This question has a very clear and straight forward business reason - I feel like anyone paying attention to Apple over the years should notice the dynamic playing out here.
AR, rather than VR, is years away at any reasonable consumer price point. The AR style passthrough mode of something like Meta Quest 3 is still in largely unusable gimmicky territory. Getting over the hump into "good enough" territory is going to be expensive, and hard to scale.
The Vision Pro supposedly costs something like $2.2k to make, already past the point of reasonable or justifiable for most consumers. You can go one of two ways selling a device that expensive to make - take a loss (or just no profit), or add your profit margin on top. Selling at cost or at a loss is risky - if you can't start making it profitable in the short term, the market+boards+shareholders+your own internal politics will all start putting the pressure on to either fix it or retire it. Selling at a profit is risky - it takes an already unreasonable price point and puts it into ridiculous territory and might leave your product dead on arrival, with no buyers at all.
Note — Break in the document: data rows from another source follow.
Background: an optimization exercise with open tools, aiming at small area, a short achievable clock period and few clock cycles per item. Do not read the settings as production practice.
At most, simulation tests tie the RTL to the original design; equivalence was not proved.
For run 2, only the layout was checked, not whether the RTL still works.

## flow/design.v (module list and top-level ports; edited modules follow where they fit)
// module dec32: 3313 lines
module dec32 (
    input  wire        clk,
    input  wire        rst,
    input  wire        in_valid,
    output wire        in_ready,
    input  wire [31:0] in_value,
    output wire        out_valid,
    input  wire        out_ready,
    output wire [3:0]  out_len,
    output wire [87:0] out_str
);
  // ...
==> flow/flow/run.sh <==
#!/bin/bash
# The standard layout (the standard.sh, standard synthesis included), with
# ORFS's timing repair aimed at a setup slack of 6.8 ns instead of 0 so that it
# works toward a shorter achieved period. The clock period and the SDC are
# unchanged. standard.sh's full output goes to standard.log.
export SETUP_SLACK_MARGIN=6.8
# every port still gets its own buffer, a buf_2 rather than the default pick
export BUFFER_PORTS_ARGS="-buffer_cell sky130_fd_sc_hd__buf_2"
bash standard.sh > standard.log 2>&1
==> flow/standard.sh <==
#!/bin/bash
# synth_recipe.tcl (not shown) runs the flow's synth.tcl, then flattens the netlist and writes it again
# the make line also repeats each setting of config.mk as NAME=value (left out here)
make -C /OpenROAD-flow-scripts/flow DESIGN_CONFIG=/design/flow/config.mk WORK_HOME=/design/flow/orfs CLKGATE_MAP_FILE= SYNTH_SCRIPT=/design/flow/synth_recipe.tcl "${@:-finish}"
==> flow/config.mk <==
export PLATFORM = sky130hd
export DESIGN_NAME = dec32
export DESIGN_NICKNAME = dec32
export VERILOG_FILES = /design/flow/design.v
export SDC_FILE = /design/flow/constraint.sdc
export NUM_CORES = 4
export LEC_CHECK = 0
export ABC_AREA = 1
export CAP_MARGIN = 20
export CORE_MARGIN = 2
export CORE_UTILIZATION = 50
export SLEW_MARGIN = 20
==> flow/constraint.sdc <==
create_clock -name core_clock -period 10.0 [get_ports {clk}]
set_input_delay 2.0000 -clock core_clock [delete_from_list [all_inputs] [get_ports {clk}]]
set_output_delay 2.0000 -clock core_clock [all_outputs]
set_load 0.01 [all_outputs]
==> impl_metrics.tcl, run 1 <==
set metrics [dict create \
    outcome "timing/DRC/antenna clean" \
    grt_setup_unrepaired "true" \
    synthAdderAreaFrac 0.0105 \
    die_w_um 216 \
    yosysTopAreaCell "sky130_fd_sc_hd__edfxtp_1" \
    max_cap_viol_count 0 \
    final-hold-violation-count 0 \
    maxUsedRoutingLayer "met4" \
    finalCoreUtilization 0.577 \
    critical_path.reg2reg.endpoint "rl_s[2]" \
    hold_path.startpoint "r0_n" \
    crit_required_ns 10.39 \
    leading_registers_by_flop_count "o_nib (44), rl_d (38), sk_d (38)" \
    timing.critical_path.buf_inv 1 \
    layout.comb_gates.multi_input 2262 \
    synth_cell_type_count 60 \
    yosys-top-cells-count "sky130_fd_sc_hd__nand2_1, sky130_fd_sc_hd__inv_1, sky130_fd_sc_hd__edfxtp_1" \
    layout.nonclk_buf_frac 0.0360 \
    synthFlopType "sky130_fd_sc_hd__edfxtp_1" \
    n_all_buffers 151 \
    die_area_mm2 0.0468 \
    gr-usage-all-layers 0.208 \
    clock.fmax_mhz 288 \
    timing.critical_path.cells "buf_8 -> nor3_4 -> nand4_1 -> nor2_2 -> nand2_2 -> nor3_2 -> nand2_1 -> or3_4 -> nor3_4 -> nand2_2 -> o21ai_2 -> xor2_1" \
    place.detailed.hpwl_mm 36.3 \
    post_drt_wl_per_cell_um 12.6 \
    cts_tree "yes" \
    finalClockSkew_ns 0.0121 \
    total_i_o_pin_count 130 \
    yosysMostFrequentCell "sky130_fd_sc_hd__nand2_1" \
    slowest_cell_on_the_critical_path "sky130_fd_sc_hd__or3_4" \
    post_synthesis_xor_xnor_area_fraction 0.0132 \
    hold-path-endpoint "r1_n" \
    groute.layer.met1.usage 0.237 \
    max_slew.worst_pin.slew_ns 0.987 \
]
Testbench counts, summed over its fixed seeds: cycles 2,104, items 2,048.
Apple has always been very disciplined about making money, whatever else you want to say about the company. They were never going to choose any other option besides "we want our full 35-40% profit margins, the same we get from our other devices". They've pushed their requirements the difficult-to-scale territory, so they only need to convince a tiny portion of the market to buy one. Like it or not, they have enough of a captive audience they'll almost certainly sell them. In short, they believe they're in a position to get away with selling a way overpriced device, and still make money from it - and that nobody else will be able to do so, giving them a headstart (not in terms of innovation, maybe, but in terms of locking down present and future profits).
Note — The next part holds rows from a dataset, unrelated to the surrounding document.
What follows belongs to an exercise in optimizing a design on an open flow for small area and a short achievable clock period; a production flow would make more cautious choices.
Function was checked by simulation only, so behaviour that the tests miss may differ from the original.
The flow treats the clock pin as an ideal source, which a real chip does not have.
No activity file was given, so power comes from the tool's default toggle rates.

== run C ==
// dle_rx
module dle_rx #(
    parameter MAX_LEN = 32
) (
    input  wire                       clk,
    input  wire                       rst,
    input  wire                       in_valid,
    input  wire [7:0]                 in_byte,
    output reg                        pkt_valid,
    output reg                        pkt_ok,
    output wire [7:0]                 pkt_id,
    output reg  [5:0]                 pkt_data_len,
    output wire [8*(MAX_LEN-4)-1:0]   pkt_data,
    output reg  [5:0]                 pkt_raw_len,
    output wire [8*MAX_LEN-1:0]       pkt_raw,
    output reg                        too_long
);
Size: ~510 I/O pins, ~0.017 mm² of cells after synthesis.
==> module dle_rx, before the edit <==
module dle_rx #(
    parameter MAX_LEN = 32
) (
    input  wire                       clk,
    input  wire                       rst,
    input  wire                       in_valid,
    input  wire [7:0]                 in_byte,
    output reg                        pkt_valid,
    output reg                        pkt_ok,
    output wire [7:0]                 pkt_id,
    output reg  [5:0]                 pkt_data_len,
    output wire [8*(MAX_LEN-4)-1:0]   pkt_data,
    output reg  [5:0]                 pkt_raw_len,
    output wire [8*MAX_LEN-1:0]       pkt_raw,
    output reg                        too_long
);
    localparam [7:0] DLE = 8'h10;
    localparam [7:0] ETX = 8'h03;
    localparam DMAX = MAX_LEN - 4;
    reg       inframe;
    reg [5:0] len;
    reg       par;         
    reg [7:0] d1;          
    reg       w1;          
    reg       kd1, kd2;    
    reg       k1;          
    reg       f1, f2;      
    reg [4:0] wp;          
    wire is_dle   = (in_byte == DLE);
    wire is_etx   = (in_byte == ETX);
    wire idx2     = (len >= 6'd2);
    wire keep     = idx2 && !par;
    wire complete = inframe && is_etx && (len >= 6'd4) && par;
    wire full     = inframe && (len == MAX_LEN - 1);
    wire fail_now = !pkt_ok || f2;
    always @(posedge clk) begin
        if (rst) begin
            inframe   <= 1'b0;
            pkt_valid <= 1'b0;
            too_long  <= 1'b0;
        end else begin
            pkt_valid <= in_valid && complete;
            too_long  <= in_valid && full && !complete;
            if (in_valid) begin
                if (!inframe)
                    inframe <= is_dle;
                else if (complete || full)
                    inframe <= 1'b0;
            end
        end
    end
    always @(posedge clk) begin
        if (!inframe) begin
            len <= 6'd1;
            par <= 1'b0;
            w1  <= 1'b0;
            kd1 <= 1'b0;
            kd2 <= 1'b0;
            k1  <= 1'b0;
            f1  <= 1'b0;
            f2  <= 1'b0;
            wp  <= 5'h1f;
        end else if (in_valid) begin
            len <= len + 6'd1;
            par <= par ^ (is_dle && idx2);
            w1  <= keep && !is_dle;
            kd1 <= keep && is_dle;
            kd2 <= kd1;
            k1  <= keep;
            f1  <= idx2 && par && !is_dle;
            f2  <= f1;
            wp  <= wp + {4'd0, keep};
        end
    end
    wire [7:0] d1_nx;
    dle_rx_hold u_d1 (.s(in_valid), .sn(!in_valid), .d(in_byte), .q(d1), .y(d1_nx));
    always @(posedge clk)
        d1 <= d1_nx;
    always @(posedge clk) begin
        pkt_ok       <= !inframe || !fail_now;
        pkt_data_len <= fail_now ? 6'd0 : {1'b0, wp + {4'd0, !k1}};
        pkt_raw_len  <= fail_now ? 6'd0 : len + 6'd1;
    end
    wire [7:0] raw [1:MAX_LEN-2];
    wire       raw1_clr = inframe && fail_now;
    genvar g;
    generate
        for (g = 1; g < MAX_LEN - 1; g = g + 1) begin : g_raw
            reg  [7:0] q;
            wire       we = (g == 1) ? (raw1_clr || len == 6'd1) : (len == g);
            wire [7:0] wd = (g == 1) ? (in_byte & {8{!raw1_clr}}) : in_byte;
            wire [7:0] nx;
            dle_rx_hold u_hold (.s(we), .sn(!we), .d(wd), .q(q), .y(nx));
            always @(posedge clk)
                q <= nx;
            assign raw[g] = q;
            assign pkt_raw[8*g +: 8] = q;
        end
    endgenerate
    assign pkt_raw[7:0] = DLE;
    assign pkt_raw[8*MAX_LEN-1 -: 8] = ETX;
    assign pkt_id = raw[1];
    wire [7:0] wbus = (kd2 ? DLE : d1) & {8{inframe}};
    wire       wr   = w1 || kd2;
    generate
        for (g = 1; g < DMAX; g = g + 1) begin : g_data
            reg  [7:0] q;
            wire       we = !inframe || (wr && wp == g);
            wire [7:0] nx;
            dle_rx_hold u_hold (.s(we), .sn(!we), .d(wbus), .q(q), .y(nx));
            always @(posedge clk)
                q <= nx;
            assign pkt_data[8*g +: 8] = q;
        end
    endgenerate
    assign pkt_data[7:0] = raw[2];
endmodule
In a year or two, competitors with a lot less to lose will test the boundaries of how much they can cheap out on this stuff and still ship a close enough approximation of the same features on sale here. Half of them probably will go for the sell-at-a-loss model, some may not survive, whilst Apple watches, learns, copies the lessons others are learning, and holds onto the coveted spot of being the only one making a profit on it.
I'm into the tech here and think it's cool - but whether the cost is "justified" or "worth it" is the wrong question. Is it a good strategy to maximise profitshare in this market, grab territory ahead of competitors, and further lock an ever-growing customer base into an ever-broadening and more expensive ecosystem? I mean, you know, it might actually be.